Reading & Politics

Paul Nightingale paulngale at supanet.com
Fri Sep 14 15:23:09 CDT 2001


My name is Paul Nightingale and I'm a teacher in England. I've been reading Pynchon since the mid-70s: Jimmy Carter was still President (no Iranian Revolution that encouraged the West to support Saddam Hussein before demonising him because it suited their interests, no Soviet invasion of Afghanistan that produced, in Western political culture, 'plucky Taliban freedom-fighters'). This is certainly not how I imagined making my first contribution to the list, responding to, and taking part in, a discussion about (in George Bush's words) an attack on freedom.
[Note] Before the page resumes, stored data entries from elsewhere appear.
==> 12-25: inputs <==
Design axis_gain_wrapper, start of the top module:
module axis_gain_wrapper #(
    parameter integer C_S_AXI_DATA_WIDTH = 32,
    parameter integer C_S_AXI_ADDR_WIDTH = 4,
    parameter integer AUDIO_WIDTH        = 16,
    parameter integer GAIN_FBITS         = 12
)(
    input  wire aclk,
    input  wire aresetn,
    input  wire [31:0] s_axis_tdata,
    input  wire        s_axis_tlast,
    input  wire        s_axis_tvalid,
    output wire        s_axis_tready,
    output wire [31:0] m_axis_tdata,
    output wire        m_axis_tlast,
    output wire        m_axis_tvalid,
    input  wire        m_axis_tready,
    input  wire [C_S_AXI_ADDR_WIDTH-1:0] s_axi_awaddr,
    input  wire                          s_axi_awvalid,
    output reg                           s_axi_awready,
    input  wire [C_S_AXI_DATA_WIDTH-1:0] s_axi_wdata,
    input  wire [3:0]                    s_axi_wstrb,
    input  wire                          s_axi_wvalid,
    output reg                           s_axi_wready,
    output reg  [1:0]                    s_axi_bresp,
    output reg                           s_axi_bvalid,
    input  wire                          s_axi_bready,
    input  wire [C_S_AXI_ADDR_WIDTH-1:0] s_axi_araddr,
    input  wire                          s_axi_arvalid,
    output reg                           s_axi_arready,
    output reg  [C_S_AXI_DATA_WIDTH-1:0] s_axi_rdata,
    output reg  [1:0]                    s_axi_rresp,
    output reg                           s_axi_rvalid,
    input  wire                          s_axi_rready
);
    reg [31:0] reg_control;
    reg [31:0] reg_gain_l;
    reg [31:0] reg_gain_r;
    wire [1:0] addr_w = s_axi_awaddr[3:2];
    wire [1:0] addr_r = s_axi_araddr[3:2];
    always @(posedge aclk) begin
        if (!aresetn) begin
            s_axi_awready <= 1'b0;
            s_axi_wready  <= 1'b0;
            s_axi_bvalid  <= 1'b0;
            s_axi_bresp   <= 2'b00;
            reg_control <= 32'b0;
            reg_gain_l  <= 32'h0000_1000;  
            reg_gain_r  <= 32'h0000_1000;
        end else begin
            if (!s_axi_awready && s_axi_awvalid && s_axi_wvalid) begin
                s_axi_awready <= 1'b1;
                s_axi_wready  <= 1'b1;
  ...
export LEC_CHECK = 0
export ABC_AREA = 1
export CAP_MARGIN = 0
export CORE_MARGIN = 2
export CORE_UTILIZATION = 72
export CTS_CLUSTER_DIAMETER = 206
export CTS_CLUSTER_SIZE = 37
export PLACE_DENSITY = 0.64
export SETUP_SLACK_MARGIN = -0.46
export SLEW_MARGIN = 20
export TNS_END_PERCENT = 100
create_clock -name core_clock -period 5.43 [get_ports {aclk}]
run.sh (not shown) runs the stock make flow with config.mk's settings and CLKGATE_MAP_FILE=.
==> inputs of 06-13, as changes to 12-25 <==
==> flow/config.mk (replaced) <==
export PLATFORM = sky130hd
export DESIGN_NAME = axis_gain_wrapper
export DESIGN_NICKNAME = axis_gain_wrapper
export VERILOG_FILES = /design/flow/design.v
export SDC_FILE = /design/flow/constraint.sdc
export NUM_CORES = 4
export LEC_CHECK = 0
export CAP_MARGIN = 0
export CORE_MARGIN = 2
export CORE_UTILIZATION = 72
export CTS_CLUSTER_DIAMETER = 230
export CTS_CLUSTER_SIZE = 99
export PLACE_DENSITY = 0.39
export SETUP_SLACK_MARGIN = 1.49
export SLEW_MARGIN = 20
export TNS_END_PERCENT = 10
==> flow/constraint.sdc (replaced) <==
create_clock -name core_clock -period 6.57 [get_ports {aclk}]
set_input_delay 1.3140 -clock core_clock [delete_from_list [all_inputs] [get_ports {aclk}]]
set_output_delay 1.3140 -clock core_clock [all_outputs]
set_load 0.01 [all_outputs]
==> inputs of 05-28, as changes to 12-25 <==
--- a/flow/config.mk
+++ b/flow/config.mk
@@ -7,4 +7,3 @@
 export LEC_CHECK = 0
-export ABC_AREA = 1
-export CAP_MARGIN = 0
+export CAP_MARGIN = 30
 export CORE_MARGIN = 2
@@ -13,2 +12,4 @@
 export CTS_CLUSTER_SIZE = 37
+export HOLD_SLACK_MARGIN = -0.08
+export MAX_ROUTING_LAYER = met4
 export PLACE_DENSITY = 0.64
==> inputs of 07-10, as changes to 12-25 <==
==> flow/config.mk (replaced) <==
export PLATFORM = sky130hd
export DESIGN_NAME = axis_gain_wrapper
export DESIGN_NICKNAME = axis_gain_wrapper
export VERILOG_FILES = /design/flow/design.v
export SDC_FILE = /design/flow/constraint.sdc
export NUM_CORES = 4
export LEC_CHECK = 0
export CAP_MARGIN = 20
export CORE_MARGIN = 2
export CORE_UTILIZATION = 40
export GPL_TIMING_DRIVEN = 0
export SLEW_MARGIN = 20
export TNS_END_PERCENT = 25
==> flow/constraint.sdc (replaced) <==
create_clock -name core_clock -period 8.0 [get_ports {aclk}]
set_input_delay 1.6000 -clock core_clock [delete_from_list [all_inputs] [get_ports {aclk}]]
set_output_delay 1.6000 -clock core_clock [all_outputs]
set_load 0.01 [all_outputs]
==> summary of the runs <==
- 07-10 finished with timing, DRC and antenna clean. 06-13 completed and failed the layout checks on setup timing. 12-25 ended with an error in 5_1_grt on GRT-0232. 05-28 ran to the end with violations: setup timing.
- Of 06-13 and 07-10, 06-13 has the higher first-iteration DRC count (gap about 130%, measured against 07-10).
- Routed wire length, lowest first: 07-10, 06-13, 05-28.
- The lowest sequential share of layout area belongs to 06-13, the highest to 07-10.
- Count of clock-buffer cells in the layout, lowest first: 06-13, 05-28, 07-10.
This week has been extraordinary, by any standards, although I don't think the world has changed: we are perhaps compelled to think about it differently. This is the world we live in; Tuesday's events simply make it more difficult to go on ignoring it. One point of such attacks is to say 'we' exist. I came home Tuesday evening, determined to ignore the TV news (I could predict the nature of the coverage). I was much affected by the messages I found on the p-list (this was about 2-3 pm New York time) - there is nothing 'virtual' about this community. Subsequently, I was rather more disappointed - to liken criticism of US Imperialism to blaming a rape victim is nonsense, although the hysterical note struck by this particular contribution was not representative. I think reading M&D should continue. We don't stop thinking at such times; on the contrary, we should think rather more carefully. GR is an astonishing work. Pynchon seemed intent on writing the novel that made novel-writing impossible. Follow this, he said. To which we reply, how? M&D is clearly a more mature work. Rereading it now, I'm reminded that I opted out of celebrating Blair's election in May 1997, choosing instead to spend the weekend reading the new Pynchon. Now I'm reading it again and Blair, the wannabe Thatcher, sickens me even more than he did then. Reading is politics, you cannot separate the two.